Sweating the Details — Sweat Glands
Humans perspire over nearly every inch of skin, but anyone with sweaty palms or smelly feet can attest to the fact that sweat glands are most numerous in the palms and soles, with the forehead running a close third. There are two types of sweat, or sudoriferous, glands: eccrine and apocrine. Both are coiled tubules embedded in the dermis or subcutaneous layer composed of simple columnar cells.
Eccrine sweat glands are distributed widely over the body — an average adult has roughly 3 million of them — and produce the watery, salty secretion you know as sweat. Each gland’s duct passes through the epidermis to the skin’s surface, where it opens as a sweat pore.
The sympathetic division of the autonomic nervous system controls when and how much perspiration is secreted depending on how hot the body becomes. Sweat helps cool the skin’s surface by evaporating as fast as it forms. About 99 percent of eccrine-type sweat is water, but the remaining 1 percent is a mixture of sodium chloride and other salts, uric acid, urea, amino acids, ammonia, sugar, lactic acid, and ascorbic acid.

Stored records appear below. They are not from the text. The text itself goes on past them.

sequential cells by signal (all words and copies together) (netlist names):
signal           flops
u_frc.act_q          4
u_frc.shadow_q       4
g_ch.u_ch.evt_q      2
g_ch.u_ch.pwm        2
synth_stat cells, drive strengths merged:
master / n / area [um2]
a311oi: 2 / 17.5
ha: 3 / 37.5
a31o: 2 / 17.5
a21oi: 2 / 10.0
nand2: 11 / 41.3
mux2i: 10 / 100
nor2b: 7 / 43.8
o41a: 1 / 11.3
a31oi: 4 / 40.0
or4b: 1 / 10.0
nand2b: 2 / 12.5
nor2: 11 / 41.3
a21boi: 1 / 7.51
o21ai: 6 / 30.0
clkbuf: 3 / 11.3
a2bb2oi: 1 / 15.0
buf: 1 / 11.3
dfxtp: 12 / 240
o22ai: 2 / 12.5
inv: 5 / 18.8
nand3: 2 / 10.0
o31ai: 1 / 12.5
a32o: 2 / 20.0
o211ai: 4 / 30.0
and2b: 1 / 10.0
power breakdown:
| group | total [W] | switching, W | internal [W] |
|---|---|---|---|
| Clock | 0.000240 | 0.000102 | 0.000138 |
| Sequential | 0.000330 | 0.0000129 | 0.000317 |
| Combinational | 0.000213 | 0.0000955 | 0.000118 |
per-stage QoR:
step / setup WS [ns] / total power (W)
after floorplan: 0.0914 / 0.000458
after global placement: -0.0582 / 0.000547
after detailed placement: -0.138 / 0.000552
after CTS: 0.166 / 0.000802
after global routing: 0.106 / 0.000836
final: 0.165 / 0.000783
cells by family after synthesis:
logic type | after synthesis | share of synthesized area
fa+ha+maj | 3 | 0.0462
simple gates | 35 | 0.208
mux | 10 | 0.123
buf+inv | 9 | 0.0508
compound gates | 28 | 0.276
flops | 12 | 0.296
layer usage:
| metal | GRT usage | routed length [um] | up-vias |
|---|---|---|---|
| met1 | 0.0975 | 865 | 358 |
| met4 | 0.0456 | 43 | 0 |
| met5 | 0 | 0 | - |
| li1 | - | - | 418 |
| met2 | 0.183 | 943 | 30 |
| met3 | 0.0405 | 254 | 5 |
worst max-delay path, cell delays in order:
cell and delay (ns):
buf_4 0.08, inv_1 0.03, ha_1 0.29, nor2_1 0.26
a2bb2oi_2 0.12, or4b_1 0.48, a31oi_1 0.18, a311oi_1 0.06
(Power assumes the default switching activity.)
===== config.mk =====
export PLATFORM = sky130hd
export DESIGN_NAME = rename_status_table
export DESIGN_NICKNAME = d
export VERILOG_FILES = /design/src/rtl/renstat_pkg.sv /design/src/rtl/renstat_ctrl.sv /design/src/rtl/renstat_datapath.sv /design/src/rtl/rename_status_table.sv
export SDC_FILE = /design/constraint.sdc
export NUM_CORES = 2
export LEC_CHECK = 0
export ABC_AREA = 1
export ABC_CLOCK_PERIOD_IN_PS = 2500
export BUFFER_PORTS_ARGS = -buffer_cell sky130_fd_sc_hd__buf_2
export CAP_MARGIN = 5
export CELL_PAD_IN_SITES_DETAIL_PLACEMENT = 0
export CELL_PAD_IN_SITES_GLOBAL_PLACEMENT = 1
export CORE_ASPECT_RATIO = 2
export CORE_MARGIN = 2
export CORE_UTILIZATION = 47
export DETAILED_ROUTE_END_ITERATION = 8
export HOLD_SLACK_MARGIN = 0.06
export PLACE_DENSITY_LB_ADDON = 0.12
export SETUP_SLACK_MARGIN = 0.15
export SLEW_MARGIN = 20
export SYNTH_ARGS = -nofsm -noshare
export SYNTH_HDL_FRONTEND = slang
export SYNTH_HIERARCHICAL = 1
export SYNTH_SLANG_ARGS = --single-unit

===== constraint.sdc =====
create_clock -name clk -period 2.5 [get_ports clk]
set_input_delay 0.25 -clock clk [delete_from_list [all_inputs] [get_ports clk]]
set_output_delay 0.25 -clock clk [all_outputs]
set_load 0.01 [all_outputs]

===== src/rtl/renstat_pkg.sv =====
package renstat_pkg;
  // Strobes from control to datapath, one per kind of update.
  typedef struct packed {
    logic doIssue;     // claim issueDst with issueTag
    logic doCommitVal; // write commitVal into commitDst
    logic doCommitClr; // drop pending flag of commitDst
    logic doFlush;     // clear all pending flags and tags
  } ctrlStrobes_t;
endpackage


===== src/rtl/renstat_ctrl.sv =====
module renstat_ctrl
  import renstat_pkg::*;
#(
  parameter int NUM_REGS = 32,
  parameter int TAG_W    = 4,
  parameter bit ZERO_REG = 1'b1,
  localparam int IDX_W   = $clog2(NUM_REGS)
) (
  input  logic             flush,
  input  logic             issueEn,
  input  logic [IDX_W-1:0] issueDst,
  input  logic             commitEn,
  input  logic [IDX_W-1:0] commitDst,
  input  logic             commitOwner,
  output ctrlStrobes_t     strb
);
  logic issueToZero;
  logic commitToZero;
  logic sameReg;

  always_comb begin
    issueToZero  = ZERO_REG && (issueDst == '0);
    commitToZero = ZERO_REG && (commitDst == '0);
    sameReg      = (issueDst == commitDst);

    strb.doFlush     = flush;
    strb.doIssue     = issueEn && !flush && !issueToZero;
    strb.doCommitVal = commitEn && !commitToZero;
    // A claim on the same register in this cycle outranks the clear.
    strb.doCommitClr = commitEn && !commitToZero && !flush && commitOwner
                       && !(strb.doIssue && sameReg);
  end
endmodule


===== src/rtl/renstat_datapath.sv =====
module renstat_datapath
  import renstat_pkg::*;
#(
  parameter int NUM_REGS = 32,
  parameter int DATA_W   = 32,
  parameter int TAG_W    = 4,
  parameter bit ZERO_REG = 1'b1,
  localparam int IDX_W   = $clog2(NUM_REGS)
) (
  input  logic              clk,
  input  logic              rst_n,
  input  ctrlStrobes_t      strb,
  input  logic [IDX_W-1:0]  issueDst,
  input  logic [TAG_W-1:0]  issueTag,
  input  logic [IDX_W-1:0]  commitDst,
  input  logic [TAG_W-1:0]  commitTag,
  input  logic [DATA_W-1:0] commitVal,
  input  logic [IDX_W-1:0]  src1Idx,
  input  logic [IDX_W-1:0]  src2Idx,
  output logic [DATA_W-1:0] src1Val,
  output logic              src1Busy,
  output logic [TAG_W-1:0]  src1Tag,
  output logic [DATA_W-1:0] src2Val,
  output logic              src2Busy,
  output logic [TAG_W-1:0]  src2Tag,
  output logic              commitOwner
);
  logic [DATA_W-1:0] valArr  [NUM_REGS];
  logic              busyArr [NUM_REGS];
  logic [TAG_W-1:0]  tagArr  [NUM_REGS];

  for (genvar r = 0; r < NUM_REGS; r++) begin : gCell
    if (ZERO_REG && r == 0) begin : gZero
      assign valArr[r]  = '0;
      assign busyArr[r] = 1'b0;
      assign tagArr[r]  = '0;
    end else begin : gLive
      logic [DATA_W-1:0] valQ;
      logic              busyQ;
      logic [TAG_W-1:0]  tagQ;
      logic              hitIssue;
      logic              hitCommit;

      assign hitIssue  = strb.doIssue && (issueDst == IDX_W'(r));
      assign hitCommit = (commitDst == IDX_W'(r));

      always_ff @(posedge clk or negedge rst_n) begin
        if (!rst_n) begin
          valQ <= '0;
        end else if (strb.doCommitVal && hitCommit) begin
          valQ <= commitVal;
        end
      end

      always_ff @(posedge clk or negedge rst_n) begin
        if (!rst_n) begin
          busyQ <= 1'b0;
          tagQ  <= '0;
        end else if (strb.doFlush) begin
          busyQ <= 1'b0;
          tagQ  <= '0;
        end else if (hitIssue) begin
          busyQ <= 1'b1;
          tagQ  <= issueTag;
        end else if (strb.doCommitClr && hitCommit) begin
          busyQ <= 1'b0;
        end
      end

      assign valArr[r]  = valQ;
      assign busyArr[r] = busyQ;
      assign tagArr[r]  = tagQ;
    end
  end

  always_comb begin
    src1Val     = valArr[src1Idx];
    src1Busy    = busyArr[src1Idx];
    src1Tag     = tagArr[src1Idx];
    src2Val     = valArr[src2Idx];
    src2Busy    = busyArr[src2Idx];
    src2Tag     = tagArr[src2Idx];
    commitOwner = busyArr[commitDst] && (tagArr[commitDst] == commitTag);
  end
endmodule


===== src/rtl/rename_status_table.sv =====
module rename_status_table
  import renstat_pkg::*;
#(
  parameter int NUM_REGS = 32,
  parameter int DATA_W   = 32,
  parameter int TAG_W    = 4,
  parameter bit ZERO_REG = 1'b1,
  localparam int IDX_W   = $clog2(NUM_REGS)
) (
  input  logic              clk,
  input  logic              rst_n,
  input  logic              flush,
  input  logic              issueEn,
  input  logic [IDX_W-1:0]  issueDst,
  input  logic [TAG_W-1:0]  issueTag,
  input  logic              commitEn,
  input  logic [IDX_W-1:0]  commitDst,
  input  logic [TAG_W-1:0]  commitTag,
  input  logic [DATA_W-1:0] commitVal,
  input  logic [IDX_W-1:0]  src1Idx,
  output logic [DATA_W-1:0] src1Val,
  output logic              src1Busy,
  output logic [TAG_W-1:0]  src1Tag,
  input  logic [IDX_W-1:0]  src2Idx,
  output logic [DATA_W-1:0] src2Val,
  output logic              src2Busy,
  output logic [TAG_W-1:0]  src2Tag
);
  ctrlStrobes_t strb;
  logic         commitOwner;

  renstat_ctrl #(
    .NUM_REGS(NUM_REGS), .TAG_W(TAG_W), .ZERO_REG(ZERO_REG)
  ) u_ctrl (
    .flush(flush), .issueEn(issueEn), .issueDst(issueDst),
    .commitEn(commitEn), .commitDst(commitDst),
    .commitOwner(commitOwner), .strb(strb)
  );

  renstat_datapath #(
    .NUM_REGS(NUM_REGS), .DATA_W(DATA_W), .TAG_W(TAG_W), .ZERO_REG(ZERO_REG)
  ) u_dp (
    .clk(clk), .rst_n(rst_n), .strb(strb),
    .issueDst(issueDst), .issueTag(issueTag),
    .commitDst(commitDst), .commitTag(commitTag), .commitVal(commitVal),
    .src1Idx(src1Idx), .src2Idx(src2Idx),
    .src1Val(src1Val), .src1Busy(src1Busy), .src1Tag(src1Tag),
    .src2Val(src2Val), .src2Busy(src2Busy), .src2Tag(src2Tag),
    .commitOwner(commitOwner)
  );
endmodule


==> After elaboration in Yosys (flattened, before gate mapping) <==
Cells that the tools add are included.
{ "totals": {"ff_bits": 1147, "latchBits": 0, "mem_bits_rw": 0, "rom_bits": 0, "wordCells": 511, "mem_count": 0} }
{ "op_classes": {"addsub": 0, "multipliers": 0, "n_div": 0, "order_cmp": 3, "eq_ne": 64, "n_shift": 0, "muxes": 179, "bitwise_logic": 3, "reduce_logical": 169} }
{ "ops": {"columns": ["op", "n"], "rows": [
  ["binary-select mux 32 bit (select 5 bit)", 2],
  ["2-to-1 mux 4 bit", 68],
  ["== test 5 bit, second input constant", 32],
  ["2-to-1 mux 32 bit", 4],
  ["logical AND 1 bit", 101],
  ["2-to-1 mux 1 bit", 99],
  ["nonzero test 3 bit", 31],
  ["== test 5 x 4 -> 1 bit, second input constant", 16],
  ["nonzero test 2 bit", 31],
  ["binary-select mux 4 bit (select 5 bit)", 3],
  ["== test 5 x 3 -> 1 bit, second input constant", 8],
  ["== test 5 x 2 -> 1 bit, second input constant", 4],
  ["greater-or-equal comparator 6 bit, second input constant", 3],
  ["inverter 5 -> 6 bit", 3],
  ["binary-select mux 1 bit (select 5 bit)", 3],
  ["== test 5 x 1 -> 1 bit, second input constant", 2],
  ["logical NOT 5 bit", 2],
  ["== test 5 bit", 1],
  ["== test 4 bit", 1],
  ["logical NOT 1 bit", 4]
]} }

==> Depth between registers and ports, before layout <==
{ "logic_depth": {"word_depth": 12, "ltp_mapped": 23} }

==> Hierarchy <==
The synthesis kept the hierarchy.
{ "modules_own_cells": {"columns": ["module", "instances", "cells_each", "area_per_inst_um2", "seq_area_each_um2"], "rows": [
  ["renstat_datapath", 1, 8605, 62751.4, 28702.5],
  ["renstat_ctrl", 1, 37, 157.7, 0.0]
]} }

==> Least setup slack after synthesis <==
Ideal clock, no wire load.
{ "synth_timing": {"kind": "in2reg", "startpoint": "in commitDst[0]", "endpoint": "reg u_dp.gCell[15].gLive.busyQ", "setup_time_ns": 0.132, "arrival_ns": 2.315, "slack_ns": 0.053, "path_stages": 21, "path_buffers": 4, "cell_sequence": "buf_2 > buf_2 > buf_2 > o21ai_0 > nand2_1 > nand2_1 > nand2_1 > nand2_1 > nor2_1 > nand2_1 > nand3_1 > nand2_1 > nor2_1 > nand2_1 > nor2_1 > nand4_1 > nor2_1 > buf_1 > nand3_1 > a21oi_1 > nor2_1"} }
{ "synth_rtl": {"columns": ["element", "line_no", "source"], "rows": [
  ["from (decl)", "rename_status_table.sv:17", "input logic [IDX_W-1:0] commitDst,"],
  ["to (signal assigned)", "renstat_datapath.sv:57", "busyQ <= 1'b0;"],
  ["to (signal assigned)", "renstat_datapath.sv:60", "busyQ <= 1'b0;"],
  ["to (signal assigned)", "renstat_datapath.sv:63", "busyQ <= 1'b1;"],
  ["to (decl)", "renstat_datapath.sv:39", "logic busyQ;"]
]} }

==> Final worst setup path <==
{ "layout_timing": {"startpoint": "reg u_dp.gCell[23].gLive.tagQ[0]", "endpoint": "out src1Tag[0]"} }
{ "layout_between": {"elab_chain_cells": 3} }
{ "layout_rtl": {"columns": ["element", "line_no", "source"], "rows": [
  ["from (decl)", "renstat_datapath.sv:40", "logic [TAG_W-1:0] tagQ;"],
  ["from (signal assigned)", "renstat_datapath.sv:64", "tagQ <= issueTag;"],
  ["binary-select mux 4 bit (select 5 bit)", "renstat_datapath.sv:79", "src1Tag = tagArr[src1Idx];"],
  ["2-to-1 mux 4 bit (not written as such) (2 in a row)", "renstat_datapath.sv:79", null],
  ["to (decl)", "rename_status_table.sv:23", "output logic [TAG_W-1:0] src1Tag,"]
]} }
No other way between the ends. The select of a mux whose other input is x is not followed.
==> config.mk <==
export PLATFORM = sky130hd
export DESIGN_NAME = vco_lock_search
export DESIGN_NICKNAME = d
export VERILOG_FILES = /design/src/rtl/vls_pkg.sv /design/src/rtl/vls_vco_rom.sv /design/src/rtl/vls_word_gen.sv /design/src/rtl/vls_rd_timer.sv /design/src/rtl/vco_lock_search.sv
export SDC_FILE = /design/constraint.sdc
export NUM_CORES = 1
export LEC_CHECK = 0
export BUFFER_PORTS_ARGS = -buffer_cell sky130_fd_sc_hd__buf_2
export CORE_MARGIN = 1.5
export CORE_UTILIZATION = 45
export DETAILED_ROUTE_END_ITERATION = 8
export GPL_ROUTABILITY_DRIVEN = 0
export HOLD_SLACK_MARGIN = 0.02
export PLACE_DENSITY = 0.68
export RECOVER_POWER = 25
export SETUP_SLACK_MARGIN = 0.3
export SYNTH_ARGS = -nofsm -noshare
export SYNTH_HDL_FRONTEND = slang
export SYNTH_HIERARCHICAL = 1
export SYNTH_SLANG_ARGS = --single-unit
==> constraint.sdc <==
create_clock -name clk_i -period 2.9 [get_ports clk_i]
set_input_delay 0.58 -clock clk_i [delete_from_list [all_inputs] [get_ports clk_i]]
set_output_delay 0.58 -clock clk_i [all_outputs]
set_load 0.02 [all_outputs]
==> src/rtl/vls_pkg.sv <==
package vls_pkg;
  localparam int RF_REG_W  = 4;
  localparam int RF_VAL_W  = 20;
  localparam int RF_WORD_W = RF_REG_W + RF_VAL_W;
  localparam int INIT_STEPS = 13;
  localparam int CAND_STEPS = 3;
  localparam int VCO_ENT_W = 16;

  typedef enum logic [2:0] {
    ST_IDLE, ST_INIT, ST_CAND, ST_ACK, ST_RD, ST_WAIT, ST_FALL, ST_FINAL
  } vls_state_e;

  typedef enum logic [1:0] {PH_INIT, PH_CAND, PH_FALL} vls_phase_e;

  function automatic logic [RF_WORD_W-1:0] rf_word(input logic [RF_REG_W-1:0] r,
                                                   input logic [RF_VAL_W-1:0] v);
    return {r, v};
  endfunction
endpackage
[config.mk]
export PLATFORM = sky130hd
export DESIGN_NAME = camClassifier
export DESIGN_NICKNAME = d
export VERILOG_FILES = /design/src/rtl/clsPkg.sv /design/src/rtl/clsCam.sv /design/src/rtl/clsCtlStore.sv /design/src/rtl/clsDatapath.sv /design/src/rtl/clsControl.sv /design/src/rtl/camClassifier.sv
export SDC_FILE = /design/constraint.sdc
export NUM_CORES = 2
export LEC_CHECK = 0
export ABC_CLOCK_PERIOD_IN_PS = 10000
export BUFFER_PORTS_ARGS = -buffer_cell sky130_fd_sc_hd__buf_2
export CAP_MARGIN = 20
export CELL_PAD_IN_SITES_DETAIL_PLACEMENT = 0
export CELL_PAD_IN_SITES_GLOBAL_PLACEMENT = 1
export CORE_UTILIZATION = 42
export CTS_CLUSTER_DIAMETER = 80
export DETAILED_ROUTE_END_ITERATION = 8
export PLACE_DENSITY_LB_ADDON = 0.1
export SLEW_MARGIN = 15
export SYNTH_ARGS = -nofsm -noshare
export SYNTH_HDL_FRONTEND = slang
export SYNTH_SLANG_ARGS = --single-unit
[constraint.sdc]
create_clock -name clk -period 10 [get_ports clk]
set_input_delay 2 -clock clk [delete_from_list [all_inputs] [get_ports clk]]
set_output_delay 2 -clock clk [all_outputs]
set_load 0.05 [all_outputs]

Apocrine sweat glands are located primarily in armpits (known as the axillary region) and the external genital area. Usually associated with hair follicles, they produce a white, cloudy secretion that contains organic matter.
Although apocrine-type sweat contains the same basic components as eccrine sweat and also is odorless when first secreted, bacteria quickly begin to break down its additional fatty acids and proteins — explaining the post-exercise underarm stench. In addition to exercise, sexual and other emotional stimuli can cause contraction of cells around these glands, releasing sweat.